O.K., perhaps too slowly. The wheels came off in the second half. The Tar Heels were too big, too deep, too strong to hold down, and they used the game's last 10 minutes to run away and hide. The end result was a 25-point win that wasn't nearly as decisive as the score suggested and that gave the Colonials ample reason to feel good about themselves. Carolina coach Dean Smith gushed about them afterward, and George Washington coach Mike Jarvis seemed relatively pleased, too.

That's where the screaming fat man in yellow comes in. Just before GW headed back to the Radisson, disappointed but content with a job well done, the aforementioned Colonial fan could be seen pacing outside the coliseum. As the GW players headed for their bus, the fan threw his arms skyward, kicked the wall and asked the Big Odds-maker in the Sky, "How could we lose to those chumps?"

Perception is everything. To the good people of the Tar Heel State and, indeed, to most college basketball fans, George Washington is a dead president. But lately folks in our nation's capital have come to see things differently—and they're not the only ones. It started last season when the relatively obscure Atlantic 10 Conference landed four teams in the NCAA tournament: Temple, Massachusetts, Rhode Island and George Washington. Better yet, each team made it beyond the first round, with GW advancing to the Sweet 16 and Temple to the Final Eight. (Both lost tight games to the eventual tournament runner-up, Michigan.) Temple has been tough for years, of course, and UMass actually rose to prominence during the '92 NCAA tournament when it knocked off Syracuse on its freight-train run to the Sweet 16. But Rhode Island? George Washington? Hell, even little St. Joseph's won 18 games last year.

Then along came this season. Surely, the experts agreed, the upstarts would get their comeuppance, especially given their masochistic schedules. They scoffed even as UMass waltzed into Madison Square Garden to play the top-ranked Tar Heels in the preseason NIT. "People out on the street were laughing at us," said UMass sophomore forward Dana Dingle, "like we were a joke or something." They weren't laughing for long: The Minute-men knocked off the Heels in overtime. Five days later Temple tiptoed into Lawrence, Kans., where the third-ranked Jay-hawks hadn't lost in December since 1983, and clobbered them 73-59. "This league has gotten so strong that if you want to finish first, second or third, you have to be in the Top 25 in the nation," says St. Joseph's coach John Griffin.
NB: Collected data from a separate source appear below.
## src/rtl/pingpong_count_ctrl.sv

```systemverilog
// Ping-pong counter: LED walks between lo and hi, dwelling DWELL ticks at each end.
// Stepping is paced by a clock-enable tick from a power-of-two prescaler.
module pingpong_count_ctrl #(
    parameter int BASE_SHIFT = 20,
    parameter int DWELL      = 4
) (
    input  logic       clk,
    input  logic       reset,
    input  logic       En,
    input  logic [2:0] SW,
    input  logic       start,
    input  logic       stop,
    input  logic [7:0] lo,
    input  logic [7:0] hi,
    output logic [7:0] LED,
    output logic [7:0] Dao,
    output logic       dir,
    output logic       busy,
    output logic       tick,
    output logic [2:0] fsm_state
);

    localparam int CW = BASE_SHIFT + 7;
    localparam logic [7:0] DWELL_LAST = 8'(DWELL - 1);

    typedef enum logic [2:0] {
        IDLE     = 3'd0,
        UP       = 3'd1,
        DWELL_HI = 3'd2,
        DOWN     = 3'd3,
        DWELL_LO = 3'd4
    } state_t;

    state_t        state, state_n;
    logic [CW-1:0] cnt, cnt_n, pmax;
    logic [7:0]    led_n, dcnt, dcnt_n;
    logic [2:0]    sw_q;
    logic          sw_changed;

    // P-1 = 2^(BASE_SHIFT+SW)-1 is the all-ones counter width trimmed by (7-SW) bits.
    assign pmax       = {CW{1'b1}} >> (3'd7 - SW);
    assign sw_changed = (SW != sw_q);

    assign busy      = (state != IDLE);
    assign dir       = (state == IDLE) || (state == UP) || (state == DWELL_LO);
    assign tick      = busy && En && (cnt == pmax);
    assign Dao       = ~LED;
    assign fsm_state = state;

    always_ff @(posedge clk or negedge reset) begin
        if (!reset) begin
            state <= IDLE;
            LED   <= 8'h00;
            cnt   <= '0;
            dcnt  <= 8'h00;
            sw_q  <= 3'd0;
        end else begin
            state <= state_n;
            LED   <= led_n;
            cnt   <= cnt_n;
            dcnt  <= dcnt_n;
            sw_q  <= SW;
        end
    end

    always_comb begin
        state_n = state;
        led_n   = LED;
        cnt_n   = cnt;
        dcnt_n  = dcnt;
        if (stop) begin
            state_n = IDLE;
            cnt_n   = '0;
            dcnt_n  = 8'h00;
        end else if (start) begin
            state_n = UP;
            led_n   = lo;
            cnt_n   = '0;
            dcnt_n  = 8'h00;
        end else begin
            if (state == IDLE || sw_changed) begin
                cnt_n = '0;
            end else if (En) begin
                cnt_n = tick ? '0 : cnt + CW'(1);
            end
            if (tick) begin
                case (state)
                    UP: begin
                        if (LED < hi) begin
                            led_n = LED + 8'd1;
                            if (led_n == hi) state_n = DWELL_HI;
                        end else begin
                            state_n = DWELL_HI;
                        end
                    end
                    DOWN: begin
                        if (LED > lo) begin
                            led_n = LED - 8'd1;
                            if (led_n == lo) state_n = DWELL_LO;
                        end else begin
                            state_n = DWELL_LO;
                        end
                    end
                    DWELL_HI, DWELL_LO: begin
                        if (dcnt == DWELL_LAST) begin
                            state_n = (state == DWELL_HI) ? DOWN : UP;
                            dcnt_n  = 8'h00;
                        end else begin
                            dcnt_n = dcnt + 8'd1;
                        end
                    end
                    default: state_n = IDLE;
                endcase
            end
        end
    end

endmodule
```

## config.mk

```make
export PLATFORM = sky130hd
export DESIGN_NAME = pingpong_count_ctrl
export DESIGN_NICKNAME = d
export VERILOG_FILES = /design/src/rtl/pingpong_count_ctrl.sv
export SDC_FILE = /design/constraint.sdc
export NUM_CORES = 1
export LEC_CHECK = 0
export ABC_AREA = 0
export BUFFER_PORTS_ARGS = -buffer_cell sky130_fd_sc_hd__buf_2
export CAP_MARGIN = 15
export CORE_MARGIN = 2
export CORE_UTILIZATION = 38
export CTS_BUF_LIST = sky130_fd_sc_hd__clkbuf_4
export DETAILED_ROUTE_END_ITERATION = 8
export REMOVE_ABC_BUFFERS = 1
export SYNTH_ARGS = -nofsm -noshare
export SYNTH_HDL_FRONTEND = slang
export SYNTH_SLANG_ARGS = --single-unit
```

## constraint.sdc

```tcl
create_clock -name clk -period 3.3 [get_ports clk]
set_input_delay 0.165 -clock clk [delete_from_list [all_inputs] [get_ports clk]]
set_output_delay 0.165 -clock clk [all_outputs]
set_load 0.005 [all_outputs]
```

==> metrics list, run 1 <==
- Power per standard cell area: around 330 nW/um^2
- Cell internal power was estimated by the tool at ~900 uW.
* Register area share after synthesis: approximately 33%
* Endpoint class of the critical path: flip-flop
- After synthesis the netlist holds a flip-flop and latch count of 49.
- In this run the worst hold path is classified as in -> reg.
- On the final layout, the worst clock skew is around 0.02 ns.
* Worst-path maximum fanout: 9
- Via total after detailed routing: approximately 3300
* Drt via density: roughly 5.5
* Hold slack: about 0.069 ns
- DRT antenna net count: 0
- From left edge to right edge, the die measures just over 100 um.
- Async set-reset flop share out of synthesis: 100%
* Maximum vdd ir drop: between 0.1 and 0.15 mV
- TritonCTS clock tree: yes
- Measured along the y axis, the die boundary spans 103 um.
* Mapped Avg Cell Area: about 8.6 um^2
* Clk root buf: sky130_fd_sc_hd__clkbuf_4
* Sinks on Clock Net: 49
- Warnings from Yosys: 0
- Quantity of hold-fixing buffers added after cts: 4
- Setup WS post-layout: ~0.47 ns
- Clk pwr share: around a fifth
- The run finished with clean final reports.
- The completed layout was analyzed and its total power is ~1.4 mW.
- Gpl congestion: ~0.96
* Residual DRC: 0
- Post-synth EDFFs: 0
* DIE AREA: ~11000 um^2
- After clock tree synthesis, the clock-pin slew on the worst setup and hold paths is around 0.14 ns.
* Part of the power in combinational logic: roughly 30%
* Highest attainable clock frequency: ~350 MHz
* Sequential group share of total power: 49.9%
- The number of global-route vias before repair came to 3127.
- Starting density of the core: 38.6%
* Fin nets: 520
* Path type of the worst setup path: reg -> reg
- Number of buffers created by CTS: 5
- Net load switching power: roughly 480 uW
- The core region is a little under 10000 um^2.
- Setup violations remaining at the end of the flow were counted as 0.
- Dividing the detail-routed wire length by the instance count gives roughly 15 um.
* Number of optimization iterations in the first detailed-route pass: 4
- Wire length of the first global-routing pass: between 15000 and 20000 um
- At the worst endpoint, the required time is between 3 and 4 ns.
- Remaining global-route overflow: 0
* Number of unique standard cell types used by synthesis: 60
- Max capacitance violation total: 0
- Count of instances resized after the clock tree is built: 0
- Switching power share of the total: a little over a third
- Ratio of cells with drive above 1 in the final layout: between 10% and 20%
- The count of buffers added on input and output ports is 45.
- Global routing used a little under a fifth of the available tracks.
- Number of top-level design ports: 46
- Once the clock tree was built, the setup fixing pass inserted 0 buffers.
* Area added between synthesis and finish: 12.5%
- The number of slew-limit violations in the final report was 0.
- Summed over all cells, the static leakage comes to roughly 1.8 nW.
- Entering global routing, the biggest net connects roughly 40 pins.
- Number of antenna violations at the first check in global routing: 0
* RSZ-0062 raised after global routing: no
* Worst Max-Slew Pin Slew: between 0.9 and 1 ns
- For this run, the leading register cell type out of synthesis is sky130_fd_sc_hd__dfrtp_1.
- Final-report hold violation count: 0
- The cell count after synthesis came out at 434.
- Sum of negative setup slack: 0 ns
- Drt total wl: 9380 um
* Startpoint type of the worst setup path: flip-flop
* Area of the mapped netlist: approximately 3700 um^2
- Endpoint arrival time on the critical path: about 3.1 ns
- # diodes: 0
- Measured against its own limit, the worst slew margin works out to 39.1%.
- Part of the cycle the worst path needs: a little under nine tenths
* Iteration-0 DRC Markers: roughly 130
* Worst-case setup slack after placement: around 0.52 ns
* # rows: 36
- The wire-length estimate of the detail-placed layout is approximately 6800 um.
- The clock period could shrink to between 2 and 3 ns.
- Clock latency at the later pin of the worst-skew pair: ~0.37 ns
- The H-tree was split into 2 levels.
- The longest clock path from root to sink contains 2 buffers.
==> final timing paths <==
kind                          from            to  slack (ns)  cells past startpoint
setup / recovery            LED[0]  fsm_state[1]        0.47                      9
hold / removal               lo[0]        LED[0]        0.07                      3
setup reg to reg            LED[0]  fsm_state[1]        0.47                      9
hold reg to reg            dcnt[0]       dcnt[0]        0.54                      1
max in group asynchronous    reset       dcnt[5]        2.13                      3
min in group asynchronous    reset        cnt[8]        0.45                      2
==> layout make-up <==
type	count	area [um^2]
Fill cell	1004	5460
Multi-Input combinational cell	336	2310
Sequential cell	49	1230
Timing Repair Buffer	57	325
Tap cell	133	166
Inverter	27	101
Clock buffer	5	37.5
Clock inverter	3	17.5
==> worst max-delay path, cell delays in order, from the launching register on <==
cell	delay (ns)
sky130_fd_sc_hd__dfrtp_1	0.49
sky130_fd_sc_hd__inv_1	0.20
sky130_fd_sc_hd__ha_1	0.31
sky130_fd_sc_hd__nor3b_1	0.40
sky130_fd_sc_hd__a21oi_1	0.12
sky130_fd_sc_hd__o32ai_1	0.26
sky130_fd_sc_hd__nor4b_2	0.24
sky130_fd_sc_hd__nor3_1	0.13
sky130_fd_sc_hd__or4_1	0.48
sky130_fd_sc_hd__a21oi_1	0.15
==> power groups by stage <==
| stage | clock network (mW) | registers, mW | logic (mW) |
|---|---|---|---|
| global placement | 0 | 0.687 | 0.397 |
| floorplan | 0 | 0.674 | 0.258 |
| global route | 0.321 | 0.685 | 0.459 |
| detailed placement | 0 | 0.689 | 0.400 |
| CTS | 0.294 | 0.678 | 0.406 |
| finish | 0.277 | 0.678 | 0.405 |
==> cell families after synthesis <==
logic type	synth area share [%]
AOI/OAI and AO/OA	17.3
and+or+nand+nor	26.1
DFF	33.0
muxes	0.841
buffers and inverters	4.98
xor gates and xnor gates	11.1
adders and majority gates	6.73
==> stage by stage <==
stage | std cells | cell area [um^2] | util, %
6_report | 610 | 4180 | 43.4
5_1_grt | 610 | 4180 | 43.4
4_1_cts | 610 | 4180 | 43.4
3_5_place_dp | 598 | 4090 | 42.4
3_3_place_gp | 598 | 4090 | 42.4
2_1_floorplan | 412 | 3630 | -
==> Yosys cell counts (all sizes together), types with 3 or more instances <==
cell	number	area share, %
dfrtp	49	33
nor2	46	4.6
inv	26	2.6
nand2	24	2.4
xnor2	24	5.7
xor2	23	5.4
nand3	21	2.8
ha	20	6.7
clkbuf	18	1.8
o21ai	18	2.4
nand4	17	2.9
nor3	16	2.2
and3	12	2.0
a21oi	9	1.2
a22oi	8	1.6
nand2b	7	1.2
o31ai	7	1.8
and4	6	1.4
nor2b	6	1.0
a211oi	5	1.0
a211o	4	0.94
a311o	4	1.1
buf	4	0.44
nand4b	4	0.94
nor3b	4	0.81
o21a	4	0.81
or2	4	0.67
a21o	3	0.61
a31oi	3	0.50
nor4	3	0.50
o311ai	3	0.71
==> placed cells by master (no fill, tap or decap), types with 18 or more instances in the layout <==
master	count
sky130_fd_sc_hd__dfrtp_1	49
sky130_fd_sc_hd__nor2_1	46
sky130_fd_sc_hd__buf_2	45
sky130_fd_sc_hd__inv_1	25
sky130_fd_sc_hd__nand2_1	24
sky130_fd_sc_hd__xnor2_1	24
sky130_fd_sc_hd__xor2_1	23
sky130_fd_sc_hd__nand3_1	21
sky130_fd_sc_hd__ha_1	20
sky130_fd_sc_hd__o21ai_0	18
==> routing by layer <==
layer | part of all wire (%) | GRT usage, % | vias to the layer above
li1 | - | - | 1658
met1 | 45 | 26.9 | 1581
met2 | 48 | 30.7 | 90
met3 | 5.4 | 2.71 | 8
met4 | 1.3 | 4.15 | 0
met5 | 0 | 0 | -
==> sequential cells by signal (all words and copies together) (netlist names) <==
name       cells
LED            8
dcnt           8
sw_q           3
fsm_state      3
cnt           27
Power figures use the tool's default switching activity.
==> run 2: changes to the inputs <==
--- a/config.mk
+++ b/config.mk
@@ -13,6 +13,7 @@
 export CTS_BUF_LIST = sky130_fd_sc_hd__clkbuf_4
 export DETAILED_ROUTE_END_ITERATION = 8
 export REMOVE_ABC_BUFFERS = 1
+export SKIP_LAST_GASP = 1
 export SYNTH_ARGS = -nofsm -noshare
 export SYNTH_HDL_FRONTEND = slang
 export SYNTH_SLANG_ARGS = --single-unit
==> constraint.sdc (replaced) <==
create_clock -name clk -period 2.5 [get_ports clk]
set_input_delay 0.125 -clock clk [delete_from_list [all_inputs] [get_ports clk]]
set_output_delay 0.125 -clock clk [all_outputs]
set_load 0.005 [all_outputs]
==> run 2 against run 1 <==
Effect of this change: critical path depth stayed put; clock skew is 0.0077 ns lower; worst hold slack worse by 0.054 ns; register-to-register slack worse by 0.41 ns; design area is 8.6% higher; largest power group unchanged.
==> metrics list, run 2 (same netlist as run 1, synthesis figures left out) <==
- Most common library cell in the layout ignoring fill and taps: sky130_fd_sc_hd__dfrtp_1 (unchanged)
- Flip-flop count of the largest register, all copies and words added: 27 (unchanged)
- The number of remaining DRC errors is 0 (unchanged).
* Net load switching power: 686 uW (was 480 uW)
* DIE AREA: 10600 um^2 (unchanged)
- RSZ-0062 raised after global routing: yes (was no).
- Most flop-heavy register: cnt (unchanged)
- DRT antenna net count: 0 (unchanged)
* Power per standard cell area: 449 nW/um^2 (was 325 nW/um^2)
- Post-layout min period: 2.45 ns (was 2.83 ns)
* Avg WL per Cell: 15.6 um (was 15.4 um)
- The overall power was 2.04 mW (was 1.36 mW).
- Clk pwr share: 24.1% (was 20.3%)
* Clock H-tree levels: 2 (unchanged)
- DPL Wire Length: 7420 um (was 6770 um)
- The I/O pin count is 46 (unchanged).
* Vertical die dimension: 103 um (unchanged)
* Sequential group share of total power: 42.1% (was 49.9%)
- Cell total after placement: 630 (was 598)
- Most frequent cells in the layout: sky130_fd_sc_hd__dfrtp_1, sky130_fd_sc_hd__nor2_1, sky130_fd_sc_hd__buf_2 (unchanged)
- Fin nets: 555 (was 520)
- The core region area came to 9640 um^2 (unchanged).
- Drt total wl: 10100 um (was 9380 um)
- The initial core utilization is 38.6% (unchanged).
- Setup WS post-layout: 0.0545 ns (was 0.467 ns)
- The number of maximum-capacitance violations came to 0 (unchanged).
- Sequential cell area: 1230 um^2 (unchanged)
- The type of origin of the critical path is a flip-flop (unchanged).
* Clock latency at the later pin of the worst-skew pair: 0.39 ns (was 0.37 ns)
- Via total after detailed routing: 3503 (was 3337)
- The violation count after the first detailed-routing iteration is 144 (was 131).
* Finished Layout Cells: 645 (was 610)
* Biggest regs: cnt x27, LED x8, dcnt x8 (unchanged)
- Part of the cycle the worst path needs: 97.8% (was 85.9%)
- The clock slew seen by the registers of the worst setup and hold paths is 0.15 ns (was 0.14 ns).
- Maximum vdd ir drop: 0.250 mV (was 0.146 mV)
- Width of the chip: 103 um (unchanged)
* Fillers: 983 (was 1004)
* Area taken by multi-input logic gates: 2360 um^2 (was 2310 um^2)
- Pins Over Slew Limit: 0 (unchanged)
- # diodes: 0 (unchanged)
- Clk root buf: sky130_fd_sc_hd__clkbuf_4 (unchanged)
- The post-placement worst setup slack was 0.0249 ns (was 0.520 ns).
* Number of I/O port buffers: 45 (unchanged)
- Sinks on Clock Net: 49 (unchanged)
- Final-report hold violation count: 0 (unchanged)
* Path type of the worst setup path: reg -> reg (unchanged)
- The total global routing track utilization was 19.9% (was 18.9%).
- The cell-internal power is 1.35 mW (was 880 uW).
- # rows: 36 (unchanged)
* Worst Max-Slew Pin Slew: 0.669 ns (was 0.913 ns)
* Pin count of the biggest net entering global routing: 22 (was 41)
* Wire length of the first global-routing pass: 16800 um (was 15900 um)
* Clock skew: 0.0123 ns (was 0.0200 ns)
- The area added between synthesis and finish is 22.1% (was 12.5%).
- The clock tree from TritonCTS is yes (unchanged).
* Remaining global-route overflow: 0 (unchanged)
* Part of the power in combinational logic: 33.8% (was 29.8%)
- Endpoint required time on the critical path: 2.83 ns (was 3.60 ns)
- Leakage Power: 1.99 nW (was 1.79 nW)
- The number of antenna violations at the first check in global routing is 0 (unchanged).
- Outcome: complete, no violations (unchanged).
* Ratio of cells with drive above 1 in the final layout: 22.9% (was 15.5%)
- The number of global-route vias before repair is 3422 (was 3127).
* Drt via density: 5.43 (was 5.47)
* Endpoint class of the critical path: flip-flop (unchanged)
- Worst max-slew margin expressed relative to the limit: 55.3% (was 39.1%)
- Highest attainable clock frequency: 409 MHz (was 353 MHz)
- Endpoint arrival time on the critical path: 2.78 ns (was 3.13 ns)
* Number of buffers created by CTS: 5 (unchanged)
* Number of optimization iterations in the first detailed-route pass: 5 (was 4)
- Sum of negative setup slack: 0 ns (unchanged)
- Gpl congestion: 0.917 (was 0.956)
- Worst min-delay path category: in -> reg (unchanged)
* Final-report setup violation count: 0 (unchanged)
- The switching share of total power is 33.6% (was 35.3%).
- Buffer levels on the longest clock path: 2 (unchanged)
- The highest fanout seen on the critical path is 3 (was 9).
==> run 2: worst max-delay path, cell delays in order, from the launching register on <==
cell and delay [ns]:
sky130_fd_sc_hd__dfrtp_1 0.43, sky130_fd_sc_hd__inv_1 0.13, sky130_fd_sc_hd__ha_4 0.23, sky130_fd_sc_hd__xnor2_1 0.15
sky130_fd_sc_hd__a311oi_2 0.27, sky130_fd_sc_hd__o311ai_1 0.19, sky130_fd_sc_hd__nor4b_4 0.29, sky130_fd_sc_hd__nor3_2 0.07
sky130_fd_sc_hd__or4_1 0.49, sky130_fd_sc_hd__a21oi_2 0.14
==> run 2: timing repair <==
action                                 in CTS  in global routing
setup endpoints to repair                   2                 14
endpoints found under the hold margin      22                  0
buffers inserted                            1                  2
pin swaps                                   0                  3
hold buffers                                4                  0
gates resized for setup                     1                 12
==> run 2: through the flow <==
step                      area, um^2  utilization [%]  hold WS [ns]
after CTS                       4470             46.4        0.0156
final                           4540             47.1        0.0152
after global routing            4540             47.1        0.0236
after floorplan                 3630                -        -0.171
after global placement          4340             45.0         0.128
after detailed placement        4340             45.0         0.138
==> run 2: cell type report <==
type                    count  area share (%)
repair buffers             92            13.4
clock inverters             2           0.744
clock buffers               6           0.992
well taps                 133            3.67
flip-flops and latches     49            27.0
multi-input cells         336            52.0
inverters                  27            2.23
==> run 2: worst paths after layout <==
kind	startpoint	end	slack (ns)	cells after the start
max	LED[1]	fsm_state[1]	0.05	9
min	lo[4]	LED[4]	0.02	3
max reg2reg	LED[1]	fsm_state[1]	0.05	9
min reg2reg	cnt[0]	cnt[0]	0.52	1
max in group asynchronous	reset	dcnt[5]	1.63	3
min in group asynchronous	reset	LED[1]	0.24	2
==> run 2: per-layer routing <==
layer  global-route usage [%]  vias to the layer above  part of all wire (%)
li1                         -                     1723                     -
met1                     27.7                     1687                    48
met2                     32.3                       77                    47
met3                     2.98                       16                   4.4
met4                     5.36                        0                   1.1
met5                        0                        -                     0
==> run 2: power groups by stage <==
stage	Combinational (mW)	Sequential (mW)	Clock, mW
after floorplan	0.341	0.889	0
after global placement	0.634	0.872	0
after detailed placement	0.644	0.872	0
after CTS	0.658	0.858	0.505
after global routing	0.763	0.863	0.539
final	0.690	0.859	0.491
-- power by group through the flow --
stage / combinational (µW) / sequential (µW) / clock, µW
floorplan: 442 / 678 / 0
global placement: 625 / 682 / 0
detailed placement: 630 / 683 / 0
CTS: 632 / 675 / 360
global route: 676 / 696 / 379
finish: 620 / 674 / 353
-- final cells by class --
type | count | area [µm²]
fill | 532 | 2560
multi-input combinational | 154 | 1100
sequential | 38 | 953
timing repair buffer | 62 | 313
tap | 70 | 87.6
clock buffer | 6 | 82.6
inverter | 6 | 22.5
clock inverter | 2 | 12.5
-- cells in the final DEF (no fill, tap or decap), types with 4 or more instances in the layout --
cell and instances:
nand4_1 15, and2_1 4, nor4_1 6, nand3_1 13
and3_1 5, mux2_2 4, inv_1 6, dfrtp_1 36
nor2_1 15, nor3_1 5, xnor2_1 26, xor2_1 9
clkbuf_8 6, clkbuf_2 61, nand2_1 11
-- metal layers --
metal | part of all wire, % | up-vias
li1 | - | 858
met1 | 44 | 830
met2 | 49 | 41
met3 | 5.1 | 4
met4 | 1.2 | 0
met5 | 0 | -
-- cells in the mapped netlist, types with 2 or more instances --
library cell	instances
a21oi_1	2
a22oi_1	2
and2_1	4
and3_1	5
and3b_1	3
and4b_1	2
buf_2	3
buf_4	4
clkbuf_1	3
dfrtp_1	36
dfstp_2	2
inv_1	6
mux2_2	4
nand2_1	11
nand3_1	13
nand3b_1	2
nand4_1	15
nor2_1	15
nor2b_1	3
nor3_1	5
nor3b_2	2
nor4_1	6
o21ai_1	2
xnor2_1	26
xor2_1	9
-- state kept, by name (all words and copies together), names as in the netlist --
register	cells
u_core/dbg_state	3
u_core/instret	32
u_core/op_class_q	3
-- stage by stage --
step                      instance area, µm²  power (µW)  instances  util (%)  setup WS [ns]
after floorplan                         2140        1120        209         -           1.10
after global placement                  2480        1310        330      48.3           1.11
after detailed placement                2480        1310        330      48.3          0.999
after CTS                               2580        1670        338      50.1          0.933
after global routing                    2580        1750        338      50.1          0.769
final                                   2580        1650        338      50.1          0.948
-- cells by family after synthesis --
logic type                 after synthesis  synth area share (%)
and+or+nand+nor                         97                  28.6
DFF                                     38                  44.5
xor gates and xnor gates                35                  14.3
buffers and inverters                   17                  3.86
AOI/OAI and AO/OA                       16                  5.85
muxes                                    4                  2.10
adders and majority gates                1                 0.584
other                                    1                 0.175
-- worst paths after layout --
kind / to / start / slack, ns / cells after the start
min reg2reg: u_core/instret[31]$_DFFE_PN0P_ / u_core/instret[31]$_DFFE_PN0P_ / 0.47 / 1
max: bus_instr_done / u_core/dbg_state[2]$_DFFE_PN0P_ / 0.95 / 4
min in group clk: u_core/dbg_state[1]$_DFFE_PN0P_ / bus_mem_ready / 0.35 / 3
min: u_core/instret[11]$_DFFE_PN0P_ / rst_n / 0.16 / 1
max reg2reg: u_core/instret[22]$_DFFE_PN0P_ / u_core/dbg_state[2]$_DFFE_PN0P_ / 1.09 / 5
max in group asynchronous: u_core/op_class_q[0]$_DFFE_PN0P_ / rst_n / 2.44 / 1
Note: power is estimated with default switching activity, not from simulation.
What's going on here? Put simply, the Atlantic 10 is eating the Big East's lunch. That's right, the mighty Big East, the Eastern power, is getting a good, old-fashioned butt-kicking by the dweebie little runt it used to step over on the way to the East Regional. Consider the logistical mambo the two conferences danced last season: Georgetown, located in Washington, D.C., fails to make the tournament for the first time in 15 years; nearby George Washington qualifies for the first time since the New Frontier. In Philadelphia, Villanova finishes 8-19: its neighbors, Temple and St. Joe's, win a combined 38 games. Boston College goes 18-13 but fails to make the NCAA tournament for the eighth-straight year; UMass goes 24-7 and makes the field for the second-straight season.

Detect a pattern here? So does the NCAA. According to its Ratings Percentage Index (RPI)—an evaluation of the relative strengths of all teams and their conferences, prepared for the tournament selection committee—the Atlantic 10 was the fourth-best conference in the country last season, ahead of the Big East, the SEC and the Pac-10 (chart, right).

Check the AP poll and you see more of the same this season. Temple and UMass were both in the Top 10 at week's end, and George Washington was ranked 23rd. The only Big East teams in the Top 20 were Connecticut at No. 16 and Boston College at 20, with Syracuse also hanging in at 21.